Earwax might seem gross, but it plays an important role in protecting your ear canal. It traps dust, bacteria, and small insects before they can reach the eardrum, and it contains chemicals that fight infection. Your ears are actually self-cleaning — the wax gradually moves to the outer ear on its own.
If you stretched out all of the blood vessels in an adult human body — arteries, veins, and tiny capillaries — they would extend about 60,000 miles. That's long enough to circle the Earth more than twice. The smallest capillaries are so thin that red blood cells must travel through them in single file.
A sneeze can send droplets flying at speeds of up to 100 miles per hour. The spray from a sneeze can travel up to 27 feet through the air, much farther than scientists previously thought. This is why covering sneezes is so important for preventing the spread of illness.

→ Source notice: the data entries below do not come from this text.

===== config.mk =====
export PLATFORM = sky130hd
export DESIGN_NAME = inst_fetch_unit
export DESIGN_NICKNAME = d
export VERILOG_FILES = /design/src/rtl/inst_fetch_unit_pkg.sv /design/src/rtl/inst_fetch_unit_fetch_fifo.sv /design/src/rtl/inst_fetch_unit.sv
export SDC_FILE = /design/constraint.sdc
export NUM_CORES = 1
export LEC_CHECK = 0
export CORE_ASPECT_RATIO = 1.25
export CORE_MARGIN = 4
export CORE_UTILIZATION = 56
export CTS_CLUSTER_SIZE = 12
export DETAILED_ROUTE_END_ITERATION = 6
export PLACE_DENSITY_LB_ADDON = 0.25
export SYNTH_ARGS = -nofsm -noshare
export SYNTH_HDL_FRONTEND = slang
export SYNTH_SLANG_ARGS = --single-unit

===== constraint.sdc =====
create_clock -name clk -period 4.6 [get_ports clk]
set_input_delay 0.69 -clock clk [delete_from_list [all_inputs] [get_ports clk]]
set_output_delay 0.69 -clock clk [all_outputs]
set_load 0.02 [all_outputs]
File: config.mk
export PLATFORM = sky130hd
export DESIGN_NAME = uart_rx_fifo
export DESIGN_NICKNAME = d
export VERILOG_FILES = /design/src/rtl/uart_rx_fifo.sv
export SDC_FILE = /design/constraint.sdc
export NUM_CORES = 1
export LEC_CHECK = 0
export CAP_MARGIN = 20
export CELL_PAD_IN_SITES_DETAIL_PLACEMENT = 0
export CELL_PAD_IN_SITES_GLOBAL_PLACEMENT = 1
export CORE_ASPECT_RATIO = 0.9
export CORE_MARGIN = 1.5
export CORE_UTILIZATION = 56
export DETAILED_ROUTE_END_ITERATION = 12
export PLACE_DENSITY = 0.91
export SLEW_MARGIN = 0
export SYNTH_ARGS = -nofsm -noshare
export SYNTH_HDL_FRONTEND = slang
export SYNTH_SLANG_ARGS = --single-unit
File: constraint.sdc
create_clock -name clk -period 7.9 [get_ports clk]
set_clock_uncertainty 0.15 [all_clocks]
set_input_delay 1.185 -clock clk [delete_from_list [all_inputs] [get_ports clk]]
set_output_delay 1.185 -clock clk [all_outputs]
set_load 0.02 [all_outputs]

In complete darkness, the human eye can detect a single candle flame from as far as 14 miles away. The eye's rod cells, which detect light in dim conditions, are incredibly sensitive. After about 30 minutes in the dark, your eyes become up to 100,000 times more sensitive to light than in bright conditions.
Pound for pound, human bone is stronger than solid steel. A cubic inch of bone can withstand forces of up to 19,000 pounds. Bone is also slightly flexible, which prevents it from shattering on impact the way a completely rigid material would.
Just like your fingerprints, your tongue print is completely unique to you. No two people have the same pattern of bumps and ridges on their tongue. Scientists have even explored using tongue prints as a form of biometric identification in security systems.
Your skeleton is constantly being broken down and rebuilt in a process called bone remodeling. Old bone tissue is absorbed by the body and replaced with new bone cells. Over about 10 years, your skeleton has essentially been completely replaced, though the process slows as you age.